[National] · Other
Ringkasan
Pemerintah Indonesia sedang mengembangkan ekosistem pengelolaan limbah baterai kendaraan listrik (EV) untuk mempersiapkan diri menghadapi puncak sampah baterai pada tahun 2040. Inisiatif ini mencakup pembangunan infrastruktur daur ulang, regulasi yang ketat, dan kemitraan dengan industri otomotif untuk menangani limbah baterai secara berkelanjutan. Strategi komprehensif ini bertujuan untuk mencegah dampak lingkungan negatif sekaligus menciptakan peluang ekonomi dari pemulihan material berharga dari baterai bekas.
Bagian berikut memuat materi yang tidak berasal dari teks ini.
$ cat config.mk
export PLATFORM = sky130hd
export DESIGN_NAME = gru_iter
export DESIGN_NICKNAME = d
export VERILOG_FILES = /design/src/hdl/gru_pkg.sv /design/src/hdl/gru_iter.sv
export SDC_FILE = /design/constraint.sdc
export NUM_CORES = 1
export LEC_CHECK = 0
export ABC_CLOCK_PERIOD_IN_PS = 10800
export BUFFER_PORTS_ARGS = -buffer_cell sky130_fd_sc_hd__buf_2
export CAP_MARGIN = 10
export CORE_ASPECT_RATIO = 0.5
export CORE_UTILIZATION = 50
export DETAILED_ROUTE_END_ITERATION = 16
export GPL_TIMING_DRIVEN = 1
export PLACE_DENSITY = 0.72
export SKIP_LAST_GASP = 1
export SLEW_MARGIN = 15
export SYNTH_ARGS = -nofsm -noshare
export SYNTH_HDL_FRONTEND = slang
export SYNTH_SLANG_ARGS = --single-unit
$ cat constraint.sdc
create_clock -name clk -period 10.8 [get_ports clk]
set_clock_uncertainty 0.1 [all_clocks]
set_input_delay 2.16 -clock clk [delete_from_list [all_inputs] [get_ports clk]]
set_output_delay 2.16 -clock clk [all_outputs]
set_load 0.01 [all_outputs]
$ cat src/hdl/gru_pkg.sv
// Package for the Givens rotation unit: widths, sequencer states, helpers.
// No dependencies.
`default_nettype none
package gru_pkg;
  localparam int DataW = 32;

  typedef enum logic [8:0] {
    ST_IDLE  = 9'b000000001,
    ST_DIV   = 9'b000000010,
    ST_SQRT  = 9'b000000100,
    ST_RECIP = 9'b000001000,
    ST_PMUL  = 9'b000010000,
    ST_MUL0  = 9'b000100000,
    ST_MUL1  = 9'b001000000,
    ST_SUM   = 9'b010000000,
    ST_OUT   = 9'b100000000
  } state_t;

  typedef struct packed {
    logic start;
    logic sqrt_mode;
  } iter_ctl_t;
endpackage
`default_nettype wire

$ cat src/hdl/gru_iter.sv
// Shared iterative unit: restoring divider (one quotient bit a cycle) or
// digit-by-digit integer square root (one result bit a cycle).
// Depends on gru_pkg.
`default_nettype none
module gru_iter import gru_pkg::*; (
  input  wire logic        clk,
  input  wire logic        rst,
  input  wire iter_ctl_t   ctl,
  input  wire logic [63:0] num,
  input  wire logic [63:0] den,
  output logic [63:0]      res,
  output logic             done
);
  logic [63:0] rem, q, dv;
  logic [6:0]  cnt;
  logic        busy, sq;
  logic [64:0] trial;
  logic [63:0] root_bit, sq_trial;
  logic [64:0] shifted;

  // divider: remainder shift in one numerator bit
  assign shifted  = {rem, q[63]};
  assign trial    = shifted - {1'b0, dv};
  assign root_bit = 64'd1 << {cnt[5:0], 1'b0};
  assign sq_trial = res + root_bit;

  always_ff @(posedge clk) begin
    if (rst) begin
      busy <= 1'b0;
      done <= 1'b0;
      cnt  <= '0;
    end else begin
      done <= 1'b0;
      if (ctl.start) begin
        busy <= 1'b1;
        sq   <= ctl.sqrt_mode;
        rem  <= ctl.sqrt_mode ? num : 64'd0;
        q    <= ctl.sqrt_mode ? 64'd0 : num;
        dv   <= den;
        res  <= '0;
        cnt  <= ctl.sqrt_mode ? 7'd31 : 7'd63;
      end else if (busy) begin
        if (sq) begin
          if (rem >= sq_trial) begin
            rem <= rem - sq_trial;
            res <= (res >> 1) + root_bit;
          end else begin
            res <= res >> 1;
          end
        end else begin
          q <= {q[62:0], 1'b0};
          if (!trial[64]) begin
            rem <= trial[63:0];
            res <= {res[62:0], 1'b1};
          end else begin
            rem <= shifted[63:0];
            res <= {res[62:0], 1'b0};
          end
        end
        if (cnt == 7'd0) begin
          busy <= 1'b0;
          done <= 1'b1;
        end else begin
          cnt <= cnt - 7'd1;
        end
      end
    end
  end

`ifndef NO_ASSERTIONS
  a_start_idle: assert property (@(posedge clk) disable iff (rst) ctl.start |-> !busy)
    else $error("iterative unit restarted while busy");
  a_done_end: assert property (@(posedge clk) disable iff (rst) done |-> !busy)
    else $error("done while busy");
  a_done_once: assert property (@(posedge clk) disable iff (rst) done |=> !done)
    else $error("done held two cycles");
`endif
endmodule
`default_nettype wire

==> metrics list, run 1 <==
- Deepest clock path buffer count: 3
- Leaving out filler cells and counting taps, the final layout contains 3774.
- Number of flip-flops and latches in the synthesized netlist: 266
- The first global-routing pass estimated 131600 um of wire.
* Post-CTS Resized: 0
- After detailed routing, the number of vias per cell comes to 6.335.
- The HPWL after detailed placement is 66640 um.
- The smallest clock period supported by the final layout is computed as roughly 8000 ps.
* Clock H-tree levels: 1
- Initial Utilization: 0.5093
- Entering global routing, the biggest net connects between 100 and 150 pins.
* DR WL/cell: between 20 and 25 um
* Static Leak: 11.07 nW
- Setup repair after global routing left no endpoint under its margin.
- Of all nets on the critical path, the largest fanout is 38.
* Type of origin of the critical path: flop
- IR analysis of the VDD net gives a maximum drop of approximately 0.00010 V.
- The slowest stage of the critical path is the sky130_fd_sc_hd__a31oi_1 cell.
- In this run the power density over the cells is 149.5 nW/um2.
* Std-Cell Rows: 57
- STA puts the critical path data arrival time at 8310 ps.
- Library cell used as clock root buffer: sky130_fd_sc_hd__clkbuf_16
- On the worst path, the slowest cell contributes a delay of 490 ps.
* Final Net Count: approximately 3400
* Number of antenna violations at the first check in global routing: 6
- Actual transition at the worst max-transition pin: 1275 ps
- Setup violations remaining at the end of the flow were counted as 0.
- Share of cells above drive strength 1: 0.1048
* Peak Freq: around 130 MHz
- I/O pin count: 197
- Once detail routing completed, the nets flagged for antenna violations numbered 0.
* Clk sink count: 266
- Total area of sequential cells: 7898 um2
- Final Power: around 0.0041 W
- In the final timing run, aggregate negative setup slack is 0 ps.
* Port Buffers: 196
- In this run the tightest slew margin relative to its limit is 0.1434.
- Post-synthesis sequential area ratio: 0.3183
- Routability Congestion: 1.021
* GRT Resource Usage Total: 0.3363
* Most used DFF post-synth: sky130_fd_sc_hd__edfxtp_1
- The multi-input combinational cells in the finished layout cover a total of 15660 um2.
- Together, buffers and inverters on the worst path number 3.
- First drt pass iteration count: 5
- Yosys mapped a number of flops with a built-in enable equal to 257.
- Counting every instance in the synthesized netlist gives 3010.
- Syn_nets: 3341
- After clock tree synthesis, the clock-pin slew on the worst setup and hold paths is around 70 ps.
* Detailed Route Iter0 Violations: approximately 2800
* Height of the die: 159.5 um
- Mean instance size in the synthesized netlist: 8.242 um2
- The critical path is of the flop to flop type.
- Counting distinct cell types in the post-synthesis netlist gives 94.
- Final worst-path cycle share: 0.7391
- Post-CTS Repair Setup Buffers: 0
- The number of hold-slack violations in the final timing report came to 0.
- Vias in the first global route: 21892
* Cell area after technology mapping: 24810 um2
- Most Frequent Cell on Critical Path: sky130_fd_sc_hd__a31oi_1
- After detailed routing, the total wire length is 86950 um.
- Max-capacitance violation count: 0
- Dominant delay contributor by cell family on the critical path: compound AO/OA/AOI/OAI gates
- Result of the run: complete, no violations
- TritonCTS built the clock tree.
- Fill cells in the final layout number roughly 4500.
- Number of buffers created by CTS: 28
- Total global routing overflow: 0
* Die W: 317.0 um
- For the worst-skew pair, the clock arrives at the later sink with an insertion delay of 610 ps.
* Critical Path End Type: flop
- Die Area: 50570 um2
- Class of the worst hold path: flop to flop
* # DRC: 0
* Worst endpoint required time: 11120 ps
- Compared with the post-synthesis result, the final layout area differs by 9.961%.
- The total area inside the core boundary comes to 48710 um2.
- Via count: 23908
* Ys Warns: 0
- In this run, post-CTS hold repair placed 0 buffers.
- After detailed placement, the design holds a cell count of 3716.
- Ys async rst share: 0
- Pins over their slew limit: 0
worst register-to-register path: cells and delay by family, from the launching register on:
family / cells / cell delay [ps]
AO/OA/AOI/OAI: 16 / 4210
adder cells (fa/ha/maj): 3 / 850
AND/OR/NAND/NOR: 5 / 1230
flip-flops: 1 / 350
XOR/XNOR: 1 / 250
buffers and inverters: 3 / 820
path summary, 6_finish.rpt:
kind	startpoint	to	slack, ps	cells past startpoint
worst max-delay path	cnt[1]	res[61]	2820	28
worst min-delay path	cnt[6]	cnt[6]	450	2
worst max register to register	cnt[1]	res[61]	2820	28
worst min register to register	cnt[6]	cnt[6]	450	2
Yosys cell counts, types with 5 or more instances:
cell,n,area (um2)
sky130_fd_sc_hd__a211o_1,6,52.55
sky130_fd_sc_hd__a211oi_1,27,202.7
sky130_fd_sc_hd__a21boi_0,11,82.58
sky130_fd_sc_hd__a21o_1,65,488.0
sky130_fd_sc_hd__a21oi_1,200,1001
sky130_fd_sc_hd__a221o_1,12,120.1
sky130_fd_sc_hd__a221oi_1,9,78.83
sky130_fd_sc_hd__a22oi_1,33,247.7
sky130_fd_sc_hd__a311oi_1,12,105.1
sky130_fd_sc_hd__a31o_2,15,131.4
sky130_fd_sc_hd__a31oi_1,76,475.5
sky130_fd_sc_hd__a41oi_1,9,78.83
sky130_fd_sc_hd__and2_1,19,118.9
sky130_fd_sc_hd__and3_1,29,181.4
sky130_fd_sc_hd__buf_2,11,55.05
sky130_fd_sc_hd__clkbuf_1,144,540.5
sky130_fd_sc_hd__dfxtp_1,9,180.2
sky130_fd_sc_hd__edfxtp_1,257,7717
sky130_fd_sc_hd__ha_1,197,2465
sky130_fd_sc_hd__inv_1,186,698.2
sky130_fd_sc_hd__mux2_2,7,78.83
sky130_fd_sc_hd__mux2i_1,41,410.4
sky130_fd_sc_hd__nand2_1,373,1400
sky130_fd_sc_hd__nand2b_1,25,156.4
sky130_fd_sc_hd__nand3_1,54,270.3
sky130_fd_sc_hd__nand4_1,64,400.4
sky130_fd_sc_hd__nor2_1,248,930.9
sky130_fd_sc_hd__nor2b_1,24,150.1
sky130_fd_sc_hd__nor3_1,55,275.3
sky130_fd_sc_hd__nor4_1,11,68.82
sky130_fd_sc_hd__o2111ai_1,6,52.55
sky130_fd_sc_hd__o211ai_1,18,135.1
sky130_fd_sc_hd__o21a_1,25,187.7
sky130_fd_sc_hd__o21ai_0,302,1511
sky130_fd_sc_hd__o21ai_1,6,30.03
sky130_fd_sc_hd__o21bai_1,36,270.3
sky130_fd_sc_hd__o221ai_1,13,113.9
sky130_fd_sc_hd__o22ai_1,10,62.56
sky130_fd_sc_hd__o31a_1,5,43.79
sky130_fd_sc_hd__o31ai_1,14,105.1
sky130_fd_sc_hd__or2_2,6,37.54
sky130_fd_sc_hd__or3_1,15,93.84
sky130_fd_sc_hd__or4_1,6,45.04
sky130_fd_sc_hd__xnor2_1,131,1147
sky130_fd_sc_hd__xor2_1,103,902.1
stage by stage:
stage	worst slack [ps]	hold WS [ps]	util	area, um2
after floorplan	1516	395.7	-	24810
after global placement	2875	431.4	0.5380	26200
after detailed placement	2576	431.4	0.5380	26200
after CTS	2557	446.3	0.5596	27260
after global routing	2434	470.5	0.5600	27280
final	2818	447.5	0.5600	27280
logic make-up (layout without fill, tap and decap cells):
kind of cell             Yosys count  count (layout)  synth area share
AO/OA/AOI/OAI                    972             972            0.2522
AND/OR/NAND/NOR                  948             948            0.1734
buffers and inverters            343             453           0.05275
flip-flops                       266             266            0.3183
XOR/XNOR                         234             234           0.08261
adder cells (fa/ha/maj)          199             199            0.1010
multiplexers                      48              48           0.01972
other                              0               5                 0
report_power, final:
part	internal [W]	switching, W
Combinational	0.000570	0.000991
Clock	0.000682	0.000469
Sequential	0.00125	0.000116
Total	0.00250	0.00158
cell type report:
| type | instances | share of cell area |
|---|---|---|
| clock inverters | 20 | 0.01156 |
| inverters | 186 | 0.02564 |
| repair buffers | 215 | 0.04188 |
| diodes | 5 | 0.0004587 |
| clock buffers | 32 | 0.02701 |
| multi-input cells | 2401 | 0.5742 |
| well taps | 649 | 0.02977 |
| flip-flops and latches | 266 | 0.2895 |
registers in the layout, indices dropped and copies added (netlist names):
name and cells:
busy 1, dv 64, res 64, cnt 7, done 1, q 64
rem 64, sq 1
placed cells by master (no fill, tap or decap), drive strengths merged, types with 54 or more instances in the layout:
cell type	count
xnor2	131
ha	197
edfxtp	257
nor2	249
nand4	64
a31oi	77
buf	215
inv	186
nor3	56
nand2	373
a21oi	203
a21o	65
nand3	54
xor2	103
o21ai	310
per-layer routing:
layer | GRT usage | routed length [um] | vias up
met5 | 0 | 13 | -
met4 | 0.06469 | 1900 | 2
met3 | 0.1157 | 11710 | 127
met2 | 0.4592 | 34090 | 1228
met1 | 0.5060 | 39230 | 11302
li1 | - | - | 11249
Power figures use the tool's default switching activity.
==> run 2: changes to the inputs <==
- ABC_CLOCK_PERIOD_IN_PS: 10800 -> 6950
- PLACE_DENSITY: 0.72 -> 0.75
- clock period: 10.8 -> 6.95 ns (I/O delays scaled with it)
==> run 2 against run 1 <==
Net effect: combinational power increased by 59%; final cell count increased by 0.50%; critical path depth decreased by 1; clock power increased by 42%; via count increased by 1.7%; non-clock buffer count increased by 25; largest power group unchanged; clock-buffer cell count increased by 1; critical path type unchanged.
==> metrics list, run 2 (synthesis gave the netlist of run 1 again) <==
* Cell with the largest stage delay on the worst path: sky130_fd_sc_hd__or4_1
- Setup violations remaining at the end of the flow were counted as 0.
- STA classifies the critical path endpoint as a flop.
- Highest cell delay on the worst timing path: a little under 600 ps
- In this run the worst path has a maximum fanout of 38.
- Final Net Count: roughly 3500
* Setup WS post-layout: 164.4 ps
- Detailed placement ended at an HPWL of between 60000 and 70000 um.
- Wires add up to ~86000 um.
- Routability Congestion: 1.038
- The worst setup path is launched from a flop.
* Die Area: 50570 um2
* Clock H-tree levels: 1
* ANT cells: 0
* Library cell used as clock root buffer: sky130_fd_sc_hd__clkbuf_16
* Origin of the critical flop-to-flop path: cnt[1]
- During I/O placement, the number of pins put on the boundary was 197.
- At the pin with the least slew margin, the transition time is between 1000 and 1500 ps.
- Pins over their slew limit: 0
* Relative max-transition margin: 0.2860
* Pre-CTS WS: 110.1 ps
- In this run the remaining antenna-violating nets after routing total 0.
- After detailed routing, the met2 layer carries 35110 um of wire.
* Height of the die: 159.5 um
- The flow ran to the end, and the final reports show no timing, DRC or antenna violations.
* Wire length of the first global-routing pass: 131000 um
- Clock edge transition at the registers on the reported setup and hold paths: 70 ps
- Final worst-path cycle share: 0.9763
- The smallest clock period supported by the final layout is computed as between 6000 and 7000 ps.
- Via count: between 20000 and 25000
* Sum Neg Setup Slack: 0 ps
- Hold Startpoint: busy
* Static Leak: 11.18 nW
- Measured along the x axis, the die boundary spans 317.0 um.
* Met1 Routed Length: 39100 um
* Std-Cell Rows: 57
- At the later pin of the worst-skew pair, clock insertion delay measures 590 ps.
- TritonCTS created 29 clock buffers.
* Detailed Route Iter0 Violations: 2925
- Uppermost layer routed: met5
* Vias in the first global route: 22282
- Hold is met by ~440 ps.
- Placeable core region: 48710 um2
- Final number of hold-violating endpoints: 0
- The filler cells instantiated in the layout total between 4000 and 5000.
* # DRC: 0
- Share of cells above drive strength 1: 0.1202
- RSZ-0062 raised after global routing: yes
* Initial Utilization: 0.5093
- Worst supply voltage drop on vdd: slightly below 0.0002 V
* Category of the critical setup timing path: flop to flop
- Worst endpoint required time: 7130 ps
- The pre-antenna-repair detailed-routing pass consisted of 6 iterations.
- Static timing analysis puts the maximum clock frequency at 147.4 MHz.
- Clock tree from TritonCTS: done
- Number of antenna violations at the first check in global routing: 1
- Tracing the worst setup path back leads to its startpoint at cnt[1].
- Pin count of the biggest net entering global routing: 66
* Power density of the placed cells: 225.5 nW/um2
- Across the run, the number of max-cap violations was 0.
- Detail Route met3 WL: 10410 um
* Total global routing overflow: 0
- During placement, the flow inserted port buffers numbering 196.
- Via density per instance: 6.409
* Leading cell types in the layout, fill and taps excluded: 373 x sky130_fd_sc_hd__nand2_1, 301 x sky130_fd_sc_hd__o21ai_0, 257 x sky130_fd_sc_hd__edfxtp_1
- GRT Resource Usage Total: 0.3315
- Class of the worst hold path: flop to flop
- Area growth from synthesis to layout: 11.26%
- Most common cell after layout, fill and taps aside: sky130_fd_sc_hd__nand2_1
- Clk sink count: about 270
* DR WL/cell: 22.73 um
* Crit path DAT: approximately 7000 ps
* Deepest clock path buffer count: 3
## run 2: cell types whose count changed in the layout (fill, tap and decap cells not counted), moves of 5 or more
cell	before	now
sky130_fd_sc_hd__ha_2	0	5
sky130_fd_sc_hd__buf_4	18	40
sky130_fd_sc_hd__a31oi_1	76	71
sky130_fd_sc_hd__ha_1	197	191
sky130_fd_sc_hd__diode_2	5	0
## run 2: area by class of cell
cell class              count  area, um2  share of cell area
well taps                 649      812.0             0.02942
multi-input cells        2401      15880              0.5755
inverters                 186      699.4             0.02534
clock inverters            18      200.2            0.007253
repair buffers            240       1368             0.04955
clock buffers              33      740.7             0.02684
flip-flops and latches    266       7898              0.2861
## run 2: per-layer routing
metal	GRT usage	up-vias
li1	-	11311
met1	0.5115	11545
met2	0.4727	1315
met3	0.07254	136
met4	0.05529	2
met5	0	-
## run 2: worst paths after layout
path	endpoint	slack, ps	cells past startpoint
max	res[61]	160	27
min reg2reg	done	440	1
max reg2reg	res[61]	160	27
min	done	440	1
## run 2: power breakdown
group / internal (W) / leakage (nW) / switching [W]
Combinational: 0.000928 / 8.19 / 0.00155
Clock: 0.000911 / 0.454 / 0.000721
Sequential: 0.00194 / 2.54 / 0.000176
## run 2: critical path: cells and delay by family, from the launching register on
kind | cells | cell delay [ps]
adders and majority gates | 3 | 790
and+or+nand+nor | 7 | 2120
xor gates and xnor gates | 1 | 380
DFF | 1 | 350
AOI/OAI and AO/OA | 14 | 2390
buffers and inverters | 2 | 310
## run 2: metrics by stage
step | cell area [um2] | total power [W] | utilization | std cells
global placement | 26430 | 0.004488 | 0.5426 | 3739
finish | 27600 | 0.006224 | 0.5666 | 3793
floorplan | 24840 | 0.003774 | - | 3010
CTS | 27370 | 0.006129 | 0.5619 | 3790
detailed placement | 26430 | 0.004507 | 0.5426 | 3739
global route | 27600 | 0.006492 | 0.5666 | 3793
## run 2: what timing repair did
item	in CTS	in global routing
endpoints found under the setup margin	0	142
setup buffers	0	3
hold buffers	0	0
resized for setup	0	34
Persiapan matang sejak dini diharapkan dapat menjamin pengelolaan limbah EV battery yang efisien dan ramah lingkungan di masa depan.
Summary
The Indonesian government is developing a comprehensive EV battery waste ecosystem to prepare for the anticipated peak of battery waste in 2040. This initiative includes building recycling infrastructure, implementing strict regulations, and establishing partnerships with the automotive industry to sustainably manage battery waste. The strategic approach aims to prevent negative environmental impacts while creating economic opportunities from recovering valuable materials in used batteries. Early preparation is expected to ensure efficient and environmentally responsible management of EV battery waste in the coming decades.